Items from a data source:
⁂

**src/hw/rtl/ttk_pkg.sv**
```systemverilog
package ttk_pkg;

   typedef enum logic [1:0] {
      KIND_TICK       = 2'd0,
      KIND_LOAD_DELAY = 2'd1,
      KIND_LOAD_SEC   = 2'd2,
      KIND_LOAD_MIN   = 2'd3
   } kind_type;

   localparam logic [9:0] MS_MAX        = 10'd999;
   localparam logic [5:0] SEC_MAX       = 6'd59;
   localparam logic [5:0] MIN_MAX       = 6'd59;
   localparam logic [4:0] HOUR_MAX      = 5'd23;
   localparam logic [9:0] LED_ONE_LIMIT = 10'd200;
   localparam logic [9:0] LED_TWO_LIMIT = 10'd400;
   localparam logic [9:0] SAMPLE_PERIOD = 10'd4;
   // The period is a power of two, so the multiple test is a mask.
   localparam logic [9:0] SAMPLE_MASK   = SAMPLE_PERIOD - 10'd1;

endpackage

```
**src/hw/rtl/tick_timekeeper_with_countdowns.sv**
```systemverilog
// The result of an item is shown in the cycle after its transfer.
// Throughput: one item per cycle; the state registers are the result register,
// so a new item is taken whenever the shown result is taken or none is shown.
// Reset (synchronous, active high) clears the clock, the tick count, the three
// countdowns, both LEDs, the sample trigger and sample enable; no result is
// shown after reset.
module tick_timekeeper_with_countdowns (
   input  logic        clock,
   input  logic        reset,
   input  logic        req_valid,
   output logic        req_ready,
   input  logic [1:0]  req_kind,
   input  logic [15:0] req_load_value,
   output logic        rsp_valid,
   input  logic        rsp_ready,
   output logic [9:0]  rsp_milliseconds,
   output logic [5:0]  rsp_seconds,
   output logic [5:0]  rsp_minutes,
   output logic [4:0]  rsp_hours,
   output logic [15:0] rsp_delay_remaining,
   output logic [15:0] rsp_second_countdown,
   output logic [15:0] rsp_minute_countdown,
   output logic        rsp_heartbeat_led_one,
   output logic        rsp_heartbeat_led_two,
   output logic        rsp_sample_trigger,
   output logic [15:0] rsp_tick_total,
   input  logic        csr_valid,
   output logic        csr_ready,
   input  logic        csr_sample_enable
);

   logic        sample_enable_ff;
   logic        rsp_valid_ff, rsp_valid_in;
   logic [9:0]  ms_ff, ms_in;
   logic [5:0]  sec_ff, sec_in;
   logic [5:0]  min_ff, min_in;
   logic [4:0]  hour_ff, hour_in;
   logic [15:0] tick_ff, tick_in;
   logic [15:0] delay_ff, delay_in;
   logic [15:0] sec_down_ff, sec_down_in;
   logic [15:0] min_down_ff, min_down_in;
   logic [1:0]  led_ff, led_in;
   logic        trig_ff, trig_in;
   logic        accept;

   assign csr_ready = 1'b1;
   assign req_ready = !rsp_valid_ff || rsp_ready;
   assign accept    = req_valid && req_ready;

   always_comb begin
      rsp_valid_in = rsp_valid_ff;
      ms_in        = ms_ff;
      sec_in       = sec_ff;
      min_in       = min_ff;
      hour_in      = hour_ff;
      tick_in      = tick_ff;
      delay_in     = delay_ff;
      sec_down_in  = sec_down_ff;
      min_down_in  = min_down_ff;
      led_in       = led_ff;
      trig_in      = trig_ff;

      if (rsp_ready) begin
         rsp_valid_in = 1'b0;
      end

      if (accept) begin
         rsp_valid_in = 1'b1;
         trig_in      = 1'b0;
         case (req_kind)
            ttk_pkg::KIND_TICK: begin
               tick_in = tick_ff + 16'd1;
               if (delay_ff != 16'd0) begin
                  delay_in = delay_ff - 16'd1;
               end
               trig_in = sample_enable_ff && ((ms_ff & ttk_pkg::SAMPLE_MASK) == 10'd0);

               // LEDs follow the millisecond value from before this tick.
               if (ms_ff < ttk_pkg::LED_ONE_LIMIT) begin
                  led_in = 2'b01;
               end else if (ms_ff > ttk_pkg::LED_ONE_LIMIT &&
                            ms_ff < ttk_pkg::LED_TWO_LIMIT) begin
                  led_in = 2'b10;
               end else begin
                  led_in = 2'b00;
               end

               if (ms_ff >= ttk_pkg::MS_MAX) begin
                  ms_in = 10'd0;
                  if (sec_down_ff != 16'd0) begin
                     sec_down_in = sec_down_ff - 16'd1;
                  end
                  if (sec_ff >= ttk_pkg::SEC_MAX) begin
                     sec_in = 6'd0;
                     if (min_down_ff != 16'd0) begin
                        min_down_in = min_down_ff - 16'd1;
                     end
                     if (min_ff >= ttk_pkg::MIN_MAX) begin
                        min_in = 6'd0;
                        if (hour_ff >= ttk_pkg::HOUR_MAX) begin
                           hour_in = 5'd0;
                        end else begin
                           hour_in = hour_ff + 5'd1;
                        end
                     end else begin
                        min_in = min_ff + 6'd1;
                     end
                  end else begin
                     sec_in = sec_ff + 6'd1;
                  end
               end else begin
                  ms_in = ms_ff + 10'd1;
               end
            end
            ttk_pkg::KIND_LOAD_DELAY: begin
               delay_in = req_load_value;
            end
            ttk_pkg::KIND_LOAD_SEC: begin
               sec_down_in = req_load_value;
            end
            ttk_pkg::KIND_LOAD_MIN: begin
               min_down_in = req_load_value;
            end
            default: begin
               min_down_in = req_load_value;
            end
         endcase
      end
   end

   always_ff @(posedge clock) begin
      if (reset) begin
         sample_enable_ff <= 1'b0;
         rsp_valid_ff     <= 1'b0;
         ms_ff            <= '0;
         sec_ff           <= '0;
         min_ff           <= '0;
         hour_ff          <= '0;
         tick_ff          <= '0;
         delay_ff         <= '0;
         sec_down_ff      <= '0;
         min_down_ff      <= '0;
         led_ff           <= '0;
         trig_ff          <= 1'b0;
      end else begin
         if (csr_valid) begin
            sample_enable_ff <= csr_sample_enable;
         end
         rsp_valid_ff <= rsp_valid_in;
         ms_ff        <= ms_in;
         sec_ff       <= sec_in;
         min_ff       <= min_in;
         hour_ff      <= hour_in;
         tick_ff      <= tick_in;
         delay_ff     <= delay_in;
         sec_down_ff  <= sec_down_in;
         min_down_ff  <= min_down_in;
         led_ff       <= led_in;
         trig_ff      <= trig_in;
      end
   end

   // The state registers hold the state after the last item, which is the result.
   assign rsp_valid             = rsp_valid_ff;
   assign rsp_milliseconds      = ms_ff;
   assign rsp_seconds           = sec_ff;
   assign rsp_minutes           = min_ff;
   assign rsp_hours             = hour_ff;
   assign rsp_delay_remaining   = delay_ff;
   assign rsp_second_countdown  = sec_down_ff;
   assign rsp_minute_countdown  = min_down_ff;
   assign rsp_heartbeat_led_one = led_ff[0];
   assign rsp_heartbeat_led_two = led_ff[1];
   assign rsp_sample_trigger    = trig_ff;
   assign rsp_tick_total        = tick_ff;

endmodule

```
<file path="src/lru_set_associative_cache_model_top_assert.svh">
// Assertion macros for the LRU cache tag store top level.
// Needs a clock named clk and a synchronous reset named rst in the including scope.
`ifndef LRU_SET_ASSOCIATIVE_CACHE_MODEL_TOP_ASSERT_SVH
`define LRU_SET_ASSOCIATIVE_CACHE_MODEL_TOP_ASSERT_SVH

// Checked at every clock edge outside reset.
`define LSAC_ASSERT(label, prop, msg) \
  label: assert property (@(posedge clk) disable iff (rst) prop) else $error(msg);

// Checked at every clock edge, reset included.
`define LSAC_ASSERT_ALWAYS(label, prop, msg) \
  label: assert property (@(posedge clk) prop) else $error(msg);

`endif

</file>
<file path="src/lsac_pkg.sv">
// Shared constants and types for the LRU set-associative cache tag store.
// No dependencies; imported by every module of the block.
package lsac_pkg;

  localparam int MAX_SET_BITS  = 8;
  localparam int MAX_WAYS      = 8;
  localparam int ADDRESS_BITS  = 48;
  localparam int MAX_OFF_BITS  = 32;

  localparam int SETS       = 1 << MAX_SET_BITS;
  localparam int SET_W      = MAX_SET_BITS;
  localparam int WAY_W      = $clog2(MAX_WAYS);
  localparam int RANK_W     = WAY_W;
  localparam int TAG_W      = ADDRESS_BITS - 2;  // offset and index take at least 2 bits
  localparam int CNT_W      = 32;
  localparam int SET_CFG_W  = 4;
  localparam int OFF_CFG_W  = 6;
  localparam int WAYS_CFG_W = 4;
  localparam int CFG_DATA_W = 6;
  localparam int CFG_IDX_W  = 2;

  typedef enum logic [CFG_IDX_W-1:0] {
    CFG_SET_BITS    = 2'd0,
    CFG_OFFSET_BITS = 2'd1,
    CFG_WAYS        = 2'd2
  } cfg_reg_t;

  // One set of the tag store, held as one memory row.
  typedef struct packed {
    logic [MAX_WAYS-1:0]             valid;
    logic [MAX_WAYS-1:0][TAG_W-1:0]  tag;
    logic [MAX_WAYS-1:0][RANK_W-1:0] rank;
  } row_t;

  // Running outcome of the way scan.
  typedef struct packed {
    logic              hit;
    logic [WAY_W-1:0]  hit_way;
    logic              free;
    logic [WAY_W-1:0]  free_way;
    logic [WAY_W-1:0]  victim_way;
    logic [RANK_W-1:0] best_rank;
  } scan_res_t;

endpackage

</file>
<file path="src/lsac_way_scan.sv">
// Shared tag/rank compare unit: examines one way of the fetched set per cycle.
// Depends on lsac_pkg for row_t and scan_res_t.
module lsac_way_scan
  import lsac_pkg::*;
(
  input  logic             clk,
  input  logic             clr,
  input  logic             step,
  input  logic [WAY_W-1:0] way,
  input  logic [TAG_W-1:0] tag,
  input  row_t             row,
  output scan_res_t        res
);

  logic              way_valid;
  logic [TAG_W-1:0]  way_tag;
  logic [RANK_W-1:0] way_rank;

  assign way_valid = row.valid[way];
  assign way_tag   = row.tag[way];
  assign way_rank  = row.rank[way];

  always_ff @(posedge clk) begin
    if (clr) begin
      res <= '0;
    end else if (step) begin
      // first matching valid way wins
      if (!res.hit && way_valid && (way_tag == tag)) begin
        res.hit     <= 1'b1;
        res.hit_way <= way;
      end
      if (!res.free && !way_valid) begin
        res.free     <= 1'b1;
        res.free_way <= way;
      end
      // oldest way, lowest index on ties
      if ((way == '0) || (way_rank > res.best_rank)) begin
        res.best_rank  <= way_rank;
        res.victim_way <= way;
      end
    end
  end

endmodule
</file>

⁂

Aim of the exercise:
Check each line above for the string "prop" and show the ones that have it.

Solution to the exercise:
`define LSAC_ASSERT(label, prop, msg) \
  label: assert property (@(posedge clk) disable iff (rst) prop) else $error(msg);
`define LSAC_ASSERT_ALWAYS(label, prop, msg) \
  label: assert property (@(posedge clk) prop) else $error(msg);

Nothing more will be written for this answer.